圖4 不同色譜柱組成條件下赭曲霉毒素A、T2-毒素為例的離子色譜圖Fig. 4 Ion chromatograms of OTA and T2 using different columns

2.5.2 質譜條件優化

采用ESI，不接色譜柱，標準品直接注射狀態下，分別將100 μg/L標準溶液在正離子（ESI+）和負離子（ESI-）模式下進行全掃描以選擇適當的電離方式，結果表明，玉米赤霉烯酮類（α-玉米赤霉醇、β-玉米赤霉醇、α-玉米赤霉烯醇、β-玉米赤霉烯醇、玉米赤霉酮、玉米赤霉烯酮）、細交鏈孢菌酮酸、交鏈孢酚8種真菌毒素在負離子模式下靈敏度較高，其他16種真菌毒素均在正離子模式下靈敏度較高。故本實驗選取正、負離子2種模式。

2.6 方法學實驗

2.6.1 檢出限、定量限與線性范圍結果

分別吸取混合標準中間液0.01、0.02、0.05、0.08、0.1、0.2 mL，用空白基質試樣溶液定容至1 mL，配制成混合標準溶液系列工作液，設置進樣量為10 μL，濃度從低到高進樣，超高效液相色譜-串聯質譜分析。在多反應監測模式下，以定量離子峰面積（峰面積比）作圖，得到標準曲線回歸方程。以待測化合物定性離子對的重構離子色譜峰的信噪比不小于3確定方法檢出限，以定量離子對的重構離子色譜峰的信噪比不小于10確定方法定量限，結果見表2。結果表明，24種化合物在線性范圍內線性關系良好，線性相關系數平方（R2）均大于0.985，能滿足定量分析的要求。

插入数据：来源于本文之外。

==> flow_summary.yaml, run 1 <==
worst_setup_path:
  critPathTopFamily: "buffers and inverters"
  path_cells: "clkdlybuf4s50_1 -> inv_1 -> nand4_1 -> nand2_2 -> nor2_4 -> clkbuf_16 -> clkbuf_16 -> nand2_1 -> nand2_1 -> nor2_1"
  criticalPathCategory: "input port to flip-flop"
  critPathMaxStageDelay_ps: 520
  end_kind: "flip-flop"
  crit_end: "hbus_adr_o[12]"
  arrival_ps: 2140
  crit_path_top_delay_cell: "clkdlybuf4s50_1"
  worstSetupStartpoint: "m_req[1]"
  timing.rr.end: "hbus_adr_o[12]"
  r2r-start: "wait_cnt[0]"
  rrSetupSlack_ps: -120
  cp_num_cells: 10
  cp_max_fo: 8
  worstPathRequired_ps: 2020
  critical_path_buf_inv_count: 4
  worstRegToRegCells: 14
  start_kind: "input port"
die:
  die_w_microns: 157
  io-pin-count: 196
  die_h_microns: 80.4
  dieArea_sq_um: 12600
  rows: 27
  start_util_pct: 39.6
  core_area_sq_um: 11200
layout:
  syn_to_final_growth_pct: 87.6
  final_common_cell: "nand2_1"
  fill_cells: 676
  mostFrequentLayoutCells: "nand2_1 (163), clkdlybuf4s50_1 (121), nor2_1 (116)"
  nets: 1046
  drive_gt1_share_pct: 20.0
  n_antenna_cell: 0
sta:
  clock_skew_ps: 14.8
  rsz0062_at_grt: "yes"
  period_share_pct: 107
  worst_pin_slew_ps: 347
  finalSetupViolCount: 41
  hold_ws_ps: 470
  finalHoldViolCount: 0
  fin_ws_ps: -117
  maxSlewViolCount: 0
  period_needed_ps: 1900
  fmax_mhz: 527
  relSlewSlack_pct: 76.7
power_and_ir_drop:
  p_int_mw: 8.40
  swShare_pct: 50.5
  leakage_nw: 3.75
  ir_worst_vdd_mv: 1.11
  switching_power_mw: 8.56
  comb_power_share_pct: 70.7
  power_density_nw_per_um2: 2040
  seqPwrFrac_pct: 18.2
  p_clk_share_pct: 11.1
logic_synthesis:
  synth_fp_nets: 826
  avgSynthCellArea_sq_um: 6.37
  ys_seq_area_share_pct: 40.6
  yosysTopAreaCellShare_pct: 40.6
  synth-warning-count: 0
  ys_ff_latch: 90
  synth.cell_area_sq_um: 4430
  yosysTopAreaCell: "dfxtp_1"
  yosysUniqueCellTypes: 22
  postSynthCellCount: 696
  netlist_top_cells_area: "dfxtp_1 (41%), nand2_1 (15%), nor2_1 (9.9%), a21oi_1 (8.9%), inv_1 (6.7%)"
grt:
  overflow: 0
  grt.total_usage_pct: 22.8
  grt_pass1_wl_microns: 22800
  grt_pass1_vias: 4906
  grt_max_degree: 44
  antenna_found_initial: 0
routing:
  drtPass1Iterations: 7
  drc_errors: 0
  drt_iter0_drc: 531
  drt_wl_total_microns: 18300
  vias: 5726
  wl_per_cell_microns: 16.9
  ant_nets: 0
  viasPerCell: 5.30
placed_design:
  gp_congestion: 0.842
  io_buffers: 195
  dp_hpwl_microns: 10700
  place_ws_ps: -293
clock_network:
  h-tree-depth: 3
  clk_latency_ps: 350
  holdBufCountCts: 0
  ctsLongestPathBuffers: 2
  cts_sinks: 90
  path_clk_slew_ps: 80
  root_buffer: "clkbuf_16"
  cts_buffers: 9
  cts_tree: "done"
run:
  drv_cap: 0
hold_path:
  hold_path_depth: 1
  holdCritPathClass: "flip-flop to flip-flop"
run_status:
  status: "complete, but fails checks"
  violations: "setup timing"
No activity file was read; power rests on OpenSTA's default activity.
--- src/rtl/hilo_mdu_ctrl.sv ---
// HI/LO special-register sequencer: iterative MULTU/DIVU (one bit per cycle),
// MTHI/MTLO writes, MFHI/MFLO read enables, and pipeline stall generation.
module hilo_mdu_ctrl #(
    parameter int WIDTH = 32
) (
    input  logic             clk,
    input  logic             rst,
    input  logic             op_valid,
    input  logic [2:0]       op,
    input  logic [WIDTH-1:0] op_a,
    input  logic [WIDTH-1:0] op_b,
    output logic             op_ready,
    output logic             stall,
    output logic             busy,
    output logic             div_zero,
    output logic             hi_rr,
    output logic             lo_rr,
    output logic             hi_rw,
    output logic             lo_rw,
    output logic [WIDTH-1:0] hi_wdata,
    output logic [WIDTH-1:0] lo_wdata
);
    localparam int CW = (WIDTH > 1) ? $clog2(WIDTH) : 1;

    localparam logic [1:0] S_IDLE   = 2'd0;
    localparam logic [1:0] S_MUL    = 2'd1;
    localparam logic [1:0] S_DIV    = 2'd2;
    localparam logic [1:0] S_COMMIT = 2'd3;

    localparam logic [2:0] OP_MULTU = 3'd0;
    localparam logic [2:0] OP_DIVU  = 3'd1;
    localparam logic [2:0] OP_MTHI  = 3'd2;
    localparam logic [2:0] OP_MTLO  = 3'd3;
    localparam logic [2:0] OP_MFHI  = 3'd4;
    localparam logic [2:0] OP_MFLO  = 3'd5;

    logic [1:0]       state_q, state_d;
    logic [CW-1:0]    cnt_q, cnt_d;
    logic [WIDTH-1:0] hi_acc_q, hi_acc_d;
    logic [WIDTH-1:0] lo_acc_q, lo_acc_d;
    logic [WIDTH-1:0] b_q, b_d;
    logic [WIDTH-1:0] hi_wdata_q, hi_wdata_d;
    logic [WIDTH-1:0] lo_wdata_q, lo_wdata_d;
    logic             hi_rw_q, hi_rw_d;
    logic             lo_rw_q, lo_rw_d;
    logic             div_zero_q, div_zero_d;

    logic             accept;
    logic             last_iter;
    logic [WIDTH:0]   add_sum;
    logic [WIDTH:0]   div_shift;
    logic [WIDTH:0]   div_diff;
    logic             div_ge;

    assign op_ready  = (state_q == S_IDLE);
    assign busy      = (state_q != S_IDLE);
    assign accept    = op_valid && op_ready && (op <= OP_MTLO);
    assign stall     = op_valid && !op_ready && (op <= OP_MFLO);
    assign hi_rr     = op_valid && (op == OP_MFHI) && op_ready;
    assign lo_rr     = op_valid && (op == OP_MFLO) && op_ready;

    assign hi_rw     = hi_rw_q;
    assign lo_rw     = lo_rw_q;
    assign hi_wdata  = hi_wdata_q;
    assign lo_wdata  = lo_wdata_q;
    assign div_zero  = div_zero_q;

    // Multiply: hi_acc holds the running upper half, lo_acc the multiplier
    // shifting out LSB-first while product bits shift in from the top.
    assign add_sum   = {1'b0, hi_acc_q} + {1'b0, b_q};
    // Divide: hi_acc is the partial remainder, lo_acc the dividend shifting
    // out MSB-first while quotient bits shift in at the bottom.
    assign div_shift = {hi_acc_q, lo_acc_q[WIDTH-1]};
    assign div_diff  = div_shift - {1'b0, b_q};
    // remainder < divisor keeps the shifted value below 2*divisor, so a
    // successful subtract always clears the top bit and a borrow always sets it
    assign div_ge    = !div_diff[WIDTH];
    assign last_iter = (cnt_q == CW'(WIDTH - 1));

    always_comb begin
        state_d    = state_q;
        cnt_d      = cnt_q;
        hi_acc_d   = hi_acc_q;
        lo_acc_d   = lo_acc_q;
        b_d        = b_q;
        hi_wdata_d = hi_wdata_q;
        lo_wdata_d = lo_wdata_q;
        hi_rw_d    = 1'b0;
        lo_rw_d    = 1'b0;
        div_zero_d = 1'b0;
        case (state_q)
            S_IDLE: begin
                if (accept) begin
                    case (op)
                        OP_MULTU: begin
                            hi_acc_d = '0;
                            lo_acc_d = op_b;
                            b_d      = op_a;
                            cnt_d    = '0;
                            state_d  = S_MUL;
                        end
                        OP_DIVU: begin
                            if (op_b == '0) begin
                                hi_wdata_d = op_a;
                                lo_wdata_d = '1;
                                hi_rw_d    = 1'b1;
                                lo_rw_d    = 1'b1;
                                div_zero_d = 1'b1;
                                state_d    = S_COMMIT;
                            end else begin
                                hi_acc_d = '0;
                                lo_acc_d = op_a;
                                b_d      = op_b;
                                cnt_d    = '0;
                                state_d  = S_DIV;
                            end
                        end
                        OP_MTHI: begin
                            hi_wdata_d = op_a;
                            hi_rw_d    = 1'b1;
                            state_d    = S_COMMIT;
                        end
                        OP_MTLO: begin
                            lo_wdata_d = op_a;
                            lo_rw_d    = 1'b1;
                            state_d    = S_COMMIT;
                        end
                        default: ;
                    endcase
                end
            end
            S_MUL: begin
                if (lo_acc_q[0]) begin
                    {hi_acc_d, lo_acc_d} = {add_sum, lo_acc_q[WIDTH-1:1]};
                end else begin
                    {hi_acc_d, lo_acc_d} = {1'b0, hi_acc_q, lo_acc_q[WIDTH-1:1]};
                end
                cnt_d = cnt_q + CW'(1);
                if (last_iter) begin
                    hi_wdata_d = hi_acc_d;
                    lo_wdata_d = lo_acc_d;
                    hi_rw_d    = 1'b1;
                    lo_rw_d    = 1'b1;
                    state_d    = S_COMMIT;
                end
            end
            S_DIV: begin
                hi_acc_d = div_ge ? div_diff[WIDTH-1:0] : div_shift[WIDTH-1:0];
                lo_acc_d = {lo_acc_q[WIDTH-2:0], div_ge};
                cnt_d    = cnt_q + CW'(1);
                if (last_iter) begin
                    hi_wdata_d = hi_acc_d;
                    lo_wdata_d = lo_acc_d;
                    hi_rw_d    = 1'b1;
                    lo_rw_d    = 1'b1;
                    state_d    = S_COMMIT;
                end
            end
            default: begin
                state_d = S_IDLE;
            end
        endcase
    end

    always_ff @(posedge clk or posedge rst) begin
        if (rst) begin
            state_q    <= S_IDLE;
            cnt_q      <= '0;
            hi_acc_q   <= '0;
            lo_acc_q   <= '0;
            b_q        <= '0;
            hi_wdata_q <= '0;
            lo_wdata_q <= '0;
            hi_rw_q    <= 1'b0;
            lo_rw_q    <= 1'b0;
            div_zero_q <= 1'b0;
        end else begin
            state_q    <= state_d;
            cnt_q      <= cnt_d;
            hi_acc_q   <= hi_acc_d;
            lo_acc_q   <= lo_acc_d;
            b_q        <= b_d;
            hi_wdata_q <= hi_wdata_d;
            lo_wdata_q <= lo_wdata_d;
            hi_rw_q    <= hi_rw_d;
            lo_rw_q    <= lo_rw_d;
            div_zero_q <= div_zero_d;
        end
    end
endmodule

表2 24種真菌毒素檢出限、定量限與線性關系Table 2 Limits of detection and quantitation and calibration curves of 24 mycotoxins

2.6.2 樣品的加標回收率

在5.0 g牛奶樣品中加入含有24種真菌毒素標準混合溶液，應用優化好的方法進行提取、凈化分離和確證，回收率范圍為71.0%～123.0%，相對標準偏差均小于10%。結果表明，各化合物在不同添加水平均得到滿意的回收率和較好的方法重復性。以交鏈孢霉單甲基醚、交鏈孢酚、騰毒素為例的離子色譜圖如圖5所示。

圖5 以交鏈孢霉單甲基醚（a）、交鏈孢酚（b）、騰毒素（c）為例的樣品加標離子色譜圖Fig. 5 Ion chromatograms of spiked samples with AME (a),AOH (b) and TEN (c)

3 結 論

通過比對不同提取試劑、基質分散劑、定容液、流動相及色譜柱確定最終實驗條件，采用分散基質固相萃取凈化，建立了牛奶中24種真菌毒素的超高效液相色譜-串聯質譜檢測方法。與其他文獻相比，該方法檢測通量大，前處理簡便高效，實用性強，可滿足牛奶中24種真菌毒素的快速篩查和定量的要求，已在日常風險監測實驗中得到良好的應用。